[DATA FOR REVIEW — start]

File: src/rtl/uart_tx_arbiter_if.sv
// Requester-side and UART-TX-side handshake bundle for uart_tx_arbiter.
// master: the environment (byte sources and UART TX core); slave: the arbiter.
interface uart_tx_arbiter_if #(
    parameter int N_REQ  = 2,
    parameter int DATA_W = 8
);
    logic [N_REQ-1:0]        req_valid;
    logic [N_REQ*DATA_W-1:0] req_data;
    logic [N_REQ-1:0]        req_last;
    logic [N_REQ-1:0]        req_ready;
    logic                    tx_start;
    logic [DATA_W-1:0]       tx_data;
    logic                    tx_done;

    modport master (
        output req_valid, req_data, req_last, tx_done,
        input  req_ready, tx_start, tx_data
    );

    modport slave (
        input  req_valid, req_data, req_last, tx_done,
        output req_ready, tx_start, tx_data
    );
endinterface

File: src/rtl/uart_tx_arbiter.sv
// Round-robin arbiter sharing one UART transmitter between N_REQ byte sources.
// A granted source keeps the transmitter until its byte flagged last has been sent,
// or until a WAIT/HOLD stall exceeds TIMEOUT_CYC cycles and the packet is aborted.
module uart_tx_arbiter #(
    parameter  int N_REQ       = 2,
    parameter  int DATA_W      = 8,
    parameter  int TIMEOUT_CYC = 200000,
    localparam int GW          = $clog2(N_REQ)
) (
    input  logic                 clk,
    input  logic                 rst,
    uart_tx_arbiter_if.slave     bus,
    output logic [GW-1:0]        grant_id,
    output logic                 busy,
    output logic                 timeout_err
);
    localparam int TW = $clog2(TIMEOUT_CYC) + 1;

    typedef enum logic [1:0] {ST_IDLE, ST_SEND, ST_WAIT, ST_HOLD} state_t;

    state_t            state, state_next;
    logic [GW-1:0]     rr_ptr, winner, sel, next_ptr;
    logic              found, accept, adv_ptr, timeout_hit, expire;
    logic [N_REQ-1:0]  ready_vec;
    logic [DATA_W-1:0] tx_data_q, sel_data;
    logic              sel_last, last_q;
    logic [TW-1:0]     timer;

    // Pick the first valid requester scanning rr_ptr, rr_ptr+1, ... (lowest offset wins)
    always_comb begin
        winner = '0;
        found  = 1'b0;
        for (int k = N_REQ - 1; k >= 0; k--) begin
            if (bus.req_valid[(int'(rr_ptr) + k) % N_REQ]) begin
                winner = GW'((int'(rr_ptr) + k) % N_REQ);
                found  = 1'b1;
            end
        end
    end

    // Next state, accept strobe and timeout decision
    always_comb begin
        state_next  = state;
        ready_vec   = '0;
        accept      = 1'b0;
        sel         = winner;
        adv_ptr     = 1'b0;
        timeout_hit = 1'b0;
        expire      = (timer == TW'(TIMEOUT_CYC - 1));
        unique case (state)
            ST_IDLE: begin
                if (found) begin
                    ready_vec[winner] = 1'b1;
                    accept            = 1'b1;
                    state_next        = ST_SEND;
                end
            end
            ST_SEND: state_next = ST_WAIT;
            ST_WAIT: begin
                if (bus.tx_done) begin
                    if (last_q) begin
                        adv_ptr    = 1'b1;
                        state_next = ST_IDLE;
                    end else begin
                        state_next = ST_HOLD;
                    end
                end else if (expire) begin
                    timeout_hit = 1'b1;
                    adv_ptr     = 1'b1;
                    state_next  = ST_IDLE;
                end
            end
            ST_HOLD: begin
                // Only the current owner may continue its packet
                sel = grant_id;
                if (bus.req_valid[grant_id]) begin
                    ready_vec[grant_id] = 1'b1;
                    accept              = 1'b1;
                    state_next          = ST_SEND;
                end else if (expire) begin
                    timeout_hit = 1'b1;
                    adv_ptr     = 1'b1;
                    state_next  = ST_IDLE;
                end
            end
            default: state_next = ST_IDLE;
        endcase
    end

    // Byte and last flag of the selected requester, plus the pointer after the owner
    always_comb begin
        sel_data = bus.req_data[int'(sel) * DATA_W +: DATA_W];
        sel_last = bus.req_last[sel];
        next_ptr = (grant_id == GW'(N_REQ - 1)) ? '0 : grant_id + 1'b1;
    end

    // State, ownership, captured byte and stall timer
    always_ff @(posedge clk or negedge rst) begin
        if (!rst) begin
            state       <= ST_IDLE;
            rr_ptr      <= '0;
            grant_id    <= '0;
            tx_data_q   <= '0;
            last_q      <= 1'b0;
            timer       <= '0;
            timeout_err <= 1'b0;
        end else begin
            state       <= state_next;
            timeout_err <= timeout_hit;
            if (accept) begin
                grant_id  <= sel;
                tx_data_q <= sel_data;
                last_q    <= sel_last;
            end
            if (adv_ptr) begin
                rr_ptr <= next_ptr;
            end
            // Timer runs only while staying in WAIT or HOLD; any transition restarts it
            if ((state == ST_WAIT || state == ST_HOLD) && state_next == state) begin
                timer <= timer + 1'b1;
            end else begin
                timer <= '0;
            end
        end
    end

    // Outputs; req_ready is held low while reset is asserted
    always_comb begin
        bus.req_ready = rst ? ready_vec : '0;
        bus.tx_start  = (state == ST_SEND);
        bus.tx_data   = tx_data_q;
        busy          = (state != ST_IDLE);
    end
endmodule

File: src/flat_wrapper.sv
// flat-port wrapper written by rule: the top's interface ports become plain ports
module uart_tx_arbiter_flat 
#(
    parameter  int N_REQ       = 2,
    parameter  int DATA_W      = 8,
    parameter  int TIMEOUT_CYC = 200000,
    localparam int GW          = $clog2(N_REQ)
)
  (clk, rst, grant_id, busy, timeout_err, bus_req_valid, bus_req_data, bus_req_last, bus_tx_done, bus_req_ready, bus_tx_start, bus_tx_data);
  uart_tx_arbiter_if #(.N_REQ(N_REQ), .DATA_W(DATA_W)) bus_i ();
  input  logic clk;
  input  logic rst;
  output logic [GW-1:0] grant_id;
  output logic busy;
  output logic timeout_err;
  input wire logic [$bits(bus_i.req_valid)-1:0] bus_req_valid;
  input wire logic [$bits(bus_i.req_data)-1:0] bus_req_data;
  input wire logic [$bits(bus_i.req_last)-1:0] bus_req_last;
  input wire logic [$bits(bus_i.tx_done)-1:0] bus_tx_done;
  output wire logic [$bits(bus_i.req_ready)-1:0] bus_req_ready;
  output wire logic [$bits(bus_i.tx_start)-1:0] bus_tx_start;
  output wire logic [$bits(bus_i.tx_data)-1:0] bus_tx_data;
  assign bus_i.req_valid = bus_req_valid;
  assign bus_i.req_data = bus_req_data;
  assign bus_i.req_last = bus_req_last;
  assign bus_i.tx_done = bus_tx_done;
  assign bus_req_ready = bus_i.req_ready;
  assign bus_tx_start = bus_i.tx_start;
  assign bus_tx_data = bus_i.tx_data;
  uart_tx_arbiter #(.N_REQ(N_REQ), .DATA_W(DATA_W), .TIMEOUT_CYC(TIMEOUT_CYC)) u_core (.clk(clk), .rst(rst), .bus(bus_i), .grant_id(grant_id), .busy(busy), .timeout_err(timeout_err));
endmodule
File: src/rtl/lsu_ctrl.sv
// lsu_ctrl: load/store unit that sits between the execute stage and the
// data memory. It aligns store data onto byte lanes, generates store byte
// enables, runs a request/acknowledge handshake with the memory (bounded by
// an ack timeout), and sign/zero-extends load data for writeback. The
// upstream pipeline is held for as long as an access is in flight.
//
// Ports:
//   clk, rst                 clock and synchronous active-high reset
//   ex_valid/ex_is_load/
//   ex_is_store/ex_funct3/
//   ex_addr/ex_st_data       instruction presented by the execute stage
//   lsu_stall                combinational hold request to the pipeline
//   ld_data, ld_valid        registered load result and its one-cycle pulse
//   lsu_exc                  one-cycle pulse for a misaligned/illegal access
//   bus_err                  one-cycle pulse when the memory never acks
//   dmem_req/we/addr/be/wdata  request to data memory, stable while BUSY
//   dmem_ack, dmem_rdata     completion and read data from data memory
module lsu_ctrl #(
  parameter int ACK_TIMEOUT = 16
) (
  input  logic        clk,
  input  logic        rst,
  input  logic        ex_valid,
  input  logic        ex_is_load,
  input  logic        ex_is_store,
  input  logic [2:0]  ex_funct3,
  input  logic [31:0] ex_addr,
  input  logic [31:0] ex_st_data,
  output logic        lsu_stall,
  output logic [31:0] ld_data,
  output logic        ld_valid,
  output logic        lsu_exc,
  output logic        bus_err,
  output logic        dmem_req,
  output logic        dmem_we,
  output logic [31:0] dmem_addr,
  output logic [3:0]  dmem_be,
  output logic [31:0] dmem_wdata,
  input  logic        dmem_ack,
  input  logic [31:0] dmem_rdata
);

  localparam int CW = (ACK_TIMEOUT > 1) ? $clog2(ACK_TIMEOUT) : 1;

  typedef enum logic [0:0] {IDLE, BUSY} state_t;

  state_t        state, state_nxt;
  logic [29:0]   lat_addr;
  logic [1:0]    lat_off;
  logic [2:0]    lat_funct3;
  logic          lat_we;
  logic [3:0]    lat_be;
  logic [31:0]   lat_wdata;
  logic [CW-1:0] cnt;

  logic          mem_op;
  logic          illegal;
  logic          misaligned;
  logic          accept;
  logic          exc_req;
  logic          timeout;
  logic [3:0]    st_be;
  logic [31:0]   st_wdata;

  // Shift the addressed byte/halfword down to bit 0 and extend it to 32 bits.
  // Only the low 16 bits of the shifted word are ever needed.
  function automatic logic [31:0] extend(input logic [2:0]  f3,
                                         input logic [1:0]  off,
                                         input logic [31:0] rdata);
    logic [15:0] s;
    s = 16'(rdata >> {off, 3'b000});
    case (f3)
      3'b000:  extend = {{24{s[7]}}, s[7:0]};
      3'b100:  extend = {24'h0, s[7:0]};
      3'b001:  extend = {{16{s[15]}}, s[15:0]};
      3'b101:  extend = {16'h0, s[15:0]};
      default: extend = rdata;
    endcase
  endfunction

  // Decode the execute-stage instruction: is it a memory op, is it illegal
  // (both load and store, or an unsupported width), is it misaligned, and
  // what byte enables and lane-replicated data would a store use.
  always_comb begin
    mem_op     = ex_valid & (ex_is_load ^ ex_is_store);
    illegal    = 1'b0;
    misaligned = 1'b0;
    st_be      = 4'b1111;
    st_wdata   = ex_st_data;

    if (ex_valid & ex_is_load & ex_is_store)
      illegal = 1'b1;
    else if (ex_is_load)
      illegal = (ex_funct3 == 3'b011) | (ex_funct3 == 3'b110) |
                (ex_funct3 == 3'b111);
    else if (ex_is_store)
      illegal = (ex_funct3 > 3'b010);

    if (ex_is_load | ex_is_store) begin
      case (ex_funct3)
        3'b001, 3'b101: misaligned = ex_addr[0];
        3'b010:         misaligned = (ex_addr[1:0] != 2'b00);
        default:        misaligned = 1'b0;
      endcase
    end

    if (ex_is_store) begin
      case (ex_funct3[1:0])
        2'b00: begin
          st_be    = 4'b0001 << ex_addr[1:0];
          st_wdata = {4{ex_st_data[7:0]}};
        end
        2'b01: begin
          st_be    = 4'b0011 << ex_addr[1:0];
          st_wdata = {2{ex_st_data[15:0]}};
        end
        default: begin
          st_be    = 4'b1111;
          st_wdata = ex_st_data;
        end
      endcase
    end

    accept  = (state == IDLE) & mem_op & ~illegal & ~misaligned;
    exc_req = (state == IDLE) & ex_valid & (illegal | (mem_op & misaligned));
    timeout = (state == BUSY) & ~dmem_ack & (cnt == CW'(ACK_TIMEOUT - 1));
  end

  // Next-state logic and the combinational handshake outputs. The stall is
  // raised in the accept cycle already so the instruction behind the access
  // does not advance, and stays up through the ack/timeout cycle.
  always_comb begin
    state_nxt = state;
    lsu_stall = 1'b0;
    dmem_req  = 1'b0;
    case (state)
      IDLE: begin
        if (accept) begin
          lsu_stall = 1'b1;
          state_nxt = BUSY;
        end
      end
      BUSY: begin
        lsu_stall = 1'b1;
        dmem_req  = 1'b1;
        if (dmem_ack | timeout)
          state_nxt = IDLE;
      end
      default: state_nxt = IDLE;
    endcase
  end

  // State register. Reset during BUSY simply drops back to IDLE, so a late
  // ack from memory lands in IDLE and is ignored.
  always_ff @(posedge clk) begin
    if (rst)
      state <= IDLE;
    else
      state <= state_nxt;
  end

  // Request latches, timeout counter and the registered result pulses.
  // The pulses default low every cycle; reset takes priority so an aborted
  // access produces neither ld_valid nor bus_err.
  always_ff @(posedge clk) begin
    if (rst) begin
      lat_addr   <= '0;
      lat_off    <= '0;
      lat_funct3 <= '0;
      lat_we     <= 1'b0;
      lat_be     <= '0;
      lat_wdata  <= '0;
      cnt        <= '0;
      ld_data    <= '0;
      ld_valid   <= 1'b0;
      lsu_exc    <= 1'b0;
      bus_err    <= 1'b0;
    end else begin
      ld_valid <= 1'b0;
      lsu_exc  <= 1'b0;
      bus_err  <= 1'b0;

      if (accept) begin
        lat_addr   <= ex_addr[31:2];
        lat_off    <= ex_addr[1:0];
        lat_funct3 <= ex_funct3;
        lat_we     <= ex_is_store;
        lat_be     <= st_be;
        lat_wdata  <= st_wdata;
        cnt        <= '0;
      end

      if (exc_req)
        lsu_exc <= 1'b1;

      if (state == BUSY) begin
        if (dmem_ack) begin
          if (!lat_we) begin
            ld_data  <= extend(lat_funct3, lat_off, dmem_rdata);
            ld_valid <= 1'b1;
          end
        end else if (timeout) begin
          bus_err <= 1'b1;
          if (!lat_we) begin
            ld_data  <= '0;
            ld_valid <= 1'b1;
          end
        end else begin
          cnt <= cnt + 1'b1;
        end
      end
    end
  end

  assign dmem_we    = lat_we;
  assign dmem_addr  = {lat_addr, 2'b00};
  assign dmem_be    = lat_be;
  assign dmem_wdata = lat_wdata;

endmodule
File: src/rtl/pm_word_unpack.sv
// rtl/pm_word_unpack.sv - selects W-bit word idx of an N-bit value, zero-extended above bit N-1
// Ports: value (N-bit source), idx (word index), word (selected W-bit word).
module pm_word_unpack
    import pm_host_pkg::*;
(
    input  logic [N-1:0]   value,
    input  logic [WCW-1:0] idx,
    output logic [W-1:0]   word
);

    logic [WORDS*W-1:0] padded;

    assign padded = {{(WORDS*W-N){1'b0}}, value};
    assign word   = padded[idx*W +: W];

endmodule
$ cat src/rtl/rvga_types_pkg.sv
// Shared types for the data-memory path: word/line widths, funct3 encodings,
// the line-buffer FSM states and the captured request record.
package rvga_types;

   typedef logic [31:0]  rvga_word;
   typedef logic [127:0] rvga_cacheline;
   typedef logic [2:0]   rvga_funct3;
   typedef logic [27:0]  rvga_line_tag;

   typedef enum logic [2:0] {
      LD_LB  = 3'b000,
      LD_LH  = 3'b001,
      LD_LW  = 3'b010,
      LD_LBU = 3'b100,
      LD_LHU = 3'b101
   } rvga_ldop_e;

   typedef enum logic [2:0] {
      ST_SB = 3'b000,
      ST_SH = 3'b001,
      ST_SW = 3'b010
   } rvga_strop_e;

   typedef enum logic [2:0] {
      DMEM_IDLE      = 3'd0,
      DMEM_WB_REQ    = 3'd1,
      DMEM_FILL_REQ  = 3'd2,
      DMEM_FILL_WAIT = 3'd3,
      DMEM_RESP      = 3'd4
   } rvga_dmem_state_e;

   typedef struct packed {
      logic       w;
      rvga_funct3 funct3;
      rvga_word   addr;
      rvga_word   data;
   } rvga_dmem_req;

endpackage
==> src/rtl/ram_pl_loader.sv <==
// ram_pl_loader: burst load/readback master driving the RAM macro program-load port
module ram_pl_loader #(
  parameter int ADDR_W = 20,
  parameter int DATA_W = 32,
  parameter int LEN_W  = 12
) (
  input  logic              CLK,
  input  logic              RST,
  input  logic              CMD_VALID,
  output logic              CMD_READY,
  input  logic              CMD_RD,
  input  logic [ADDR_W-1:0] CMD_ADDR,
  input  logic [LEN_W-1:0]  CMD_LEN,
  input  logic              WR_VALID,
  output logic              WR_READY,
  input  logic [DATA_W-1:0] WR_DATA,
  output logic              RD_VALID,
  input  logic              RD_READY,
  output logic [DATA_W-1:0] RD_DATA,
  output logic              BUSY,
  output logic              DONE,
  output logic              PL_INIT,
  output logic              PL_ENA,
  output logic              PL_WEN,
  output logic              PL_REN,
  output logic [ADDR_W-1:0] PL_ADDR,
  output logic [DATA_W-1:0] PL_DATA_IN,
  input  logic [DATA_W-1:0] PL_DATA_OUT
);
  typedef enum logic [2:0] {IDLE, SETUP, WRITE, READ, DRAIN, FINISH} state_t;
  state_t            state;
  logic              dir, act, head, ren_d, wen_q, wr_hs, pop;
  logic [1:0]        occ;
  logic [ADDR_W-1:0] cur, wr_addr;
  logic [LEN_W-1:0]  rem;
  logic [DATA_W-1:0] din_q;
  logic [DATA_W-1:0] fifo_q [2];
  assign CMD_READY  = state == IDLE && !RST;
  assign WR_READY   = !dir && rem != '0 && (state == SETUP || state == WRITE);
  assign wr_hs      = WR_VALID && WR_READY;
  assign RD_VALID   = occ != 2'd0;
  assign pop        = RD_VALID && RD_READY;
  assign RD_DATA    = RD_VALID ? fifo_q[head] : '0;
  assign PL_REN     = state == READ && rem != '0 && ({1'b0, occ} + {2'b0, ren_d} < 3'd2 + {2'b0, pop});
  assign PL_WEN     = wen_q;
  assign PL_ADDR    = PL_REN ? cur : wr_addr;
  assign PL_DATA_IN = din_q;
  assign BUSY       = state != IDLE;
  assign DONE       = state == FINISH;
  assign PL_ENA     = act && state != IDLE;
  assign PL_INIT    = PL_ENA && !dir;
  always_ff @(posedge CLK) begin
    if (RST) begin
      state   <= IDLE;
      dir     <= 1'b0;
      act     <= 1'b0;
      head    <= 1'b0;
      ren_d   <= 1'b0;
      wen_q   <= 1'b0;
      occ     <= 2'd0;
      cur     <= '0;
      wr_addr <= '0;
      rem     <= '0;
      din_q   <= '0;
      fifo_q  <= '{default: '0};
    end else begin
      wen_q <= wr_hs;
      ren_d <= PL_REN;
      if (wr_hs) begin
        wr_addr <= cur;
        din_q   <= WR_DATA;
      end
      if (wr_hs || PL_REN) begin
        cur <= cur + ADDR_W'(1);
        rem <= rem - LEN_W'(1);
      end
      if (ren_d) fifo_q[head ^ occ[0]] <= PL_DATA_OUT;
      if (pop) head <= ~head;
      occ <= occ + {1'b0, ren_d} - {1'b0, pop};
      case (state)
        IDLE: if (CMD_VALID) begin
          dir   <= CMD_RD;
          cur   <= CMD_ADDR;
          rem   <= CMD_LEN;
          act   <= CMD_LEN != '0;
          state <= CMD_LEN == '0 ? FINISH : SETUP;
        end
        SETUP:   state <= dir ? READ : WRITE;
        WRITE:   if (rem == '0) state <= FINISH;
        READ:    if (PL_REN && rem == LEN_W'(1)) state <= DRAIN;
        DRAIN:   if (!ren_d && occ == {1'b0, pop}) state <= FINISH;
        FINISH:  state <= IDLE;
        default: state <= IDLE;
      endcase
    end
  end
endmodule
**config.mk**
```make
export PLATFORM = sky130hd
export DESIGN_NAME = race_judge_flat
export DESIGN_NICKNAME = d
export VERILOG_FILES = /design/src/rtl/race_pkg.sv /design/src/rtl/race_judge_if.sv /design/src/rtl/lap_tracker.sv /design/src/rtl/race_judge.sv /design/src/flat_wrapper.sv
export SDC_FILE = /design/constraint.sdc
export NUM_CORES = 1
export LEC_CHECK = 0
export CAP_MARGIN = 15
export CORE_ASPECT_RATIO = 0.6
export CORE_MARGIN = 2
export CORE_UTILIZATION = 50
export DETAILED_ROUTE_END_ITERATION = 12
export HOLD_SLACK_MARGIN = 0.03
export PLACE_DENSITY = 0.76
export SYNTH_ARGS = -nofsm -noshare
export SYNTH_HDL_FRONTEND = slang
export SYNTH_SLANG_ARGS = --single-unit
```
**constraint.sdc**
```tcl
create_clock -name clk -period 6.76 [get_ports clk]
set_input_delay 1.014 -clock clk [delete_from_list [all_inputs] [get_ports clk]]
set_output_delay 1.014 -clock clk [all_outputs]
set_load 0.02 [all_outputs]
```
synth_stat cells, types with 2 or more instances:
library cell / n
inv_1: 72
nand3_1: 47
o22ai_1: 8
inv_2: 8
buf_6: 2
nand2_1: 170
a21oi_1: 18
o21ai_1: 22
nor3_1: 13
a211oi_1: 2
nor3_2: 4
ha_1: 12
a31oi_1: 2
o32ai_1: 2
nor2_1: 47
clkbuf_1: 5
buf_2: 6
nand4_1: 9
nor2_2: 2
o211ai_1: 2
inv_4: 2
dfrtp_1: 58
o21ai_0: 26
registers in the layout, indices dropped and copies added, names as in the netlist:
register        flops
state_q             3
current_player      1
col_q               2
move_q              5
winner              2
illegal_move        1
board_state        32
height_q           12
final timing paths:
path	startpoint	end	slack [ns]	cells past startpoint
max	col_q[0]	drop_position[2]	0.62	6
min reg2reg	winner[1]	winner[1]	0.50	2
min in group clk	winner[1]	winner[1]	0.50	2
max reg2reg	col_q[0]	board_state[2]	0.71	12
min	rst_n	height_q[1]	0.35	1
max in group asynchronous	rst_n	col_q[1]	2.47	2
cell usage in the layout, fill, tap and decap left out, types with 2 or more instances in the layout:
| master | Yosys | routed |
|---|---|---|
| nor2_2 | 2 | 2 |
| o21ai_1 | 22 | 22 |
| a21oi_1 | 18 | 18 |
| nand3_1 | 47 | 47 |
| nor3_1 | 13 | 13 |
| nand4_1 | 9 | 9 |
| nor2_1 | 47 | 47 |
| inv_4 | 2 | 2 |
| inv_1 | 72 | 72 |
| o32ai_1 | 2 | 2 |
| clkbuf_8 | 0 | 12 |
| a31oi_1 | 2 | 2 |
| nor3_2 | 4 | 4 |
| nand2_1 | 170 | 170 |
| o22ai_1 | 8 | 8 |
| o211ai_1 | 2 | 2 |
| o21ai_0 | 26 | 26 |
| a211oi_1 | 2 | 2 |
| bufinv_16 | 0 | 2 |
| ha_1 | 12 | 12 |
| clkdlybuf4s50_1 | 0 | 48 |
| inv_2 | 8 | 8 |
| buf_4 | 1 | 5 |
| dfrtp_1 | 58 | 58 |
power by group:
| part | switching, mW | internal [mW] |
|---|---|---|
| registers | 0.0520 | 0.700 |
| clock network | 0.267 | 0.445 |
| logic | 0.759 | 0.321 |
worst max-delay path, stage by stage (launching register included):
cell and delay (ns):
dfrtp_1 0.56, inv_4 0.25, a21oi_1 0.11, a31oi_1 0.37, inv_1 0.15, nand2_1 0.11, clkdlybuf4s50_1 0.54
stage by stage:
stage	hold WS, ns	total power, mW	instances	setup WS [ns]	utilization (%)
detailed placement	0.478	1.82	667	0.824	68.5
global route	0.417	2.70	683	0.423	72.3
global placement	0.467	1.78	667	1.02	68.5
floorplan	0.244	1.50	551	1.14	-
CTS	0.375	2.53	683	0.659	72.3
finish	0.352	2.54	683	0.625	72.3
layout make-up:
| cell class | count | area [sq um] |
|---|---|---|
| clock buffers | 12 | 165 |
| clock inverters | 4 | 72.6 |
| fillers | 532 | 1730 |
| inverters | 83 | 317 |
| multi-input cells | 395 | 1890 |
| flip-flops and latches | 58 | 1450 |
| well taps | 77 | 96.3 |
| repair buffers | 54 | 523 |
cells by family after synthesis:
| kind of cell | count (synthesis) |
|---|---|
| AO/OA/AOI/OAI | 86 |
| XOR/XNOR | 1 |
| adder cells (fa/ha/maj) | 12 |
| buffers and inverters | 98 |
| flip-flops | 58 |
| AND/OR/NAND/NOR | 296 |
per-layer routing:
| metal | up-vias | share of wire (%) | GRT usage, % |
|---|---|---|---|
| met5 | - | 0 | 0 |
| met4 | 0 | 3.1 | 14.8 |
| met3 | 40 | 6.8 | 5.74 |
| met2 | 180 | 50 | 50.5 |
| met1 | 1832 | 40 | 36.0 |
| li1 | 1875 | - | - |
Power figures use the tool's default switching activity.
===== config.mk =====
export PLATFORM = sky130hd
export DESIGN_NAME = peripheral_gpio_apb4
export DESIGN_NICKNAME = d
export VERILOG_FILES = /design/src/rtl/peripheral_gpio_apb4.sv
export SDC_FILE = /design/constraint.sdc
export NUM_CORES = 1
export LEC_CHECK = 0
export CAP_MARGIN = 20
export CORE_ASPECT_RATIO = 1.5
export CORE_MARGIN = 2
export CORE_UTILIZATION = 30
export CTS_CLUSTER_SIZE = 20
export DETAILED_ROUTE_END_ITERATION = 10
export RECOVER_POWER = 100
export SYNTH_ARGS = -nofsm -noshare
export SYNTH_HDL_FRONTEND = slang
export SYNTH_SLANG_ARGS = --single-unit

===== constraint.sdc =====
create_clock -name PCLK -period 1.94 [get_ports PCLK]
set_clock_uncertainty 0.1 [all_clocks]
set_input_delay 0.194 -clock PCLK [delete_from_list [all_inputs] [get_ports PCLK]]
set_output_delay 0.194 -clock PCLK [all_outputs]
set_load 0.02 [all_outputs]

[DATA FOR REVIEW — finish]

PROBLEM: Each line in the entries above, starting at the line with "nor2_2 | 2 | 2 |" and ending at the line with "GRT usage, % |", is to be printed exactly, and only those lines.

RESPONSE AREA:
| nor2_2 | 2 | 2 |
| o21ai_1 | 22 | 22 |
| a21oi_1 | 18 | 18 |
| nand3_1 | 47 | 47 |
| nor3_1 | 13 | 13 |
| nand4_1 | 9 | 9 |
| nor2_1 | 47 | 47 |
| inv_4 | 2 | 2 |
| inv_1 | 72 | 72 |
| o32ai_1 | 2 | 2 |
| clkbuf_8 | 0 | 12 |
| a31oi_1 | 2 | 2 |
| nor3_2 | 4 | 4 |
| nand2_1 | 170 | 170 |
| o22ai_1 | 8 | 8 |
| o211ai_1 | 2 | 2 |
| o21ai_0 | 26 | 26 |
| a211oi_1 | 2 | 2 |
| bufinv_16 | 0 | 2 |
| ha_1 | 12 | 12 |
| clkdlybuf4s50_1 | 0 | 48 |
| inv_2 | 8 | 8 |
| buf_4 | 1 | 5 |
| dfrtp_1 | 58 | 58 |
power by group:
| part | switching, mW | internal [mW] |
|---|---|---|
| registers | 0.0520 | 0.700 |
| clock network | 0.267 | 0.445 |
| logic | 0.759 | 0.321 |
worst max-delay path, stage by stage (launching register included):
cell and delay (ns):
dfrtp_1 0.56, inv_4 0.25, a21oi_1 0.11, a31oi_1 0.37, inv_1 0.15, nand2_1 0.11, clkdlybuf4s50_1 0.54
stage by stage:
stage	hold WS, ns	total power, mW	instances	setup WS [ns]	utilization (%)
detailed placement	0.478	1.82	667	0.824	68.5
global route	0.417	2.70	683	0.423	72.3
global placement	0.467	1.78	667	1.02	68.5
floorplan	0.244	1.50	551	1.14	-
CTS	0.375	2.53	683	0.659	72.3
finish	0.352	2.54	683	0.625	72.3
layout make-up:
| cell class | count | area [sq um] |
|---|---|---|
| clock buffers | 12 | 165 |
| clock inverters | 4 | 72.6 |
| fillers | 532 | 1730 |
| inverters | 83 | 317 |
| multi-input cells | 395 | 1890 |
| flip-flops and latches | 58 | 1450 |
| well taps | 77 | 96.3 |
| repair buffers | 54 | 523 |
cells by family after synthesis:
| kind of cell | count (synthesis) |
|---|---|
| AO/OA/AOI/OAI | 86 |
| XOR/XNOR | 1 |
| adder cells (fa/ha/maj) | 12 |
| buffers and inverters | 98 |
| flip-flops | 58 |
| AND/OR/NAND/NOR | 296 |
per-layer routing:
| metal | up-vias | share of wire (%) | GRT usage, % |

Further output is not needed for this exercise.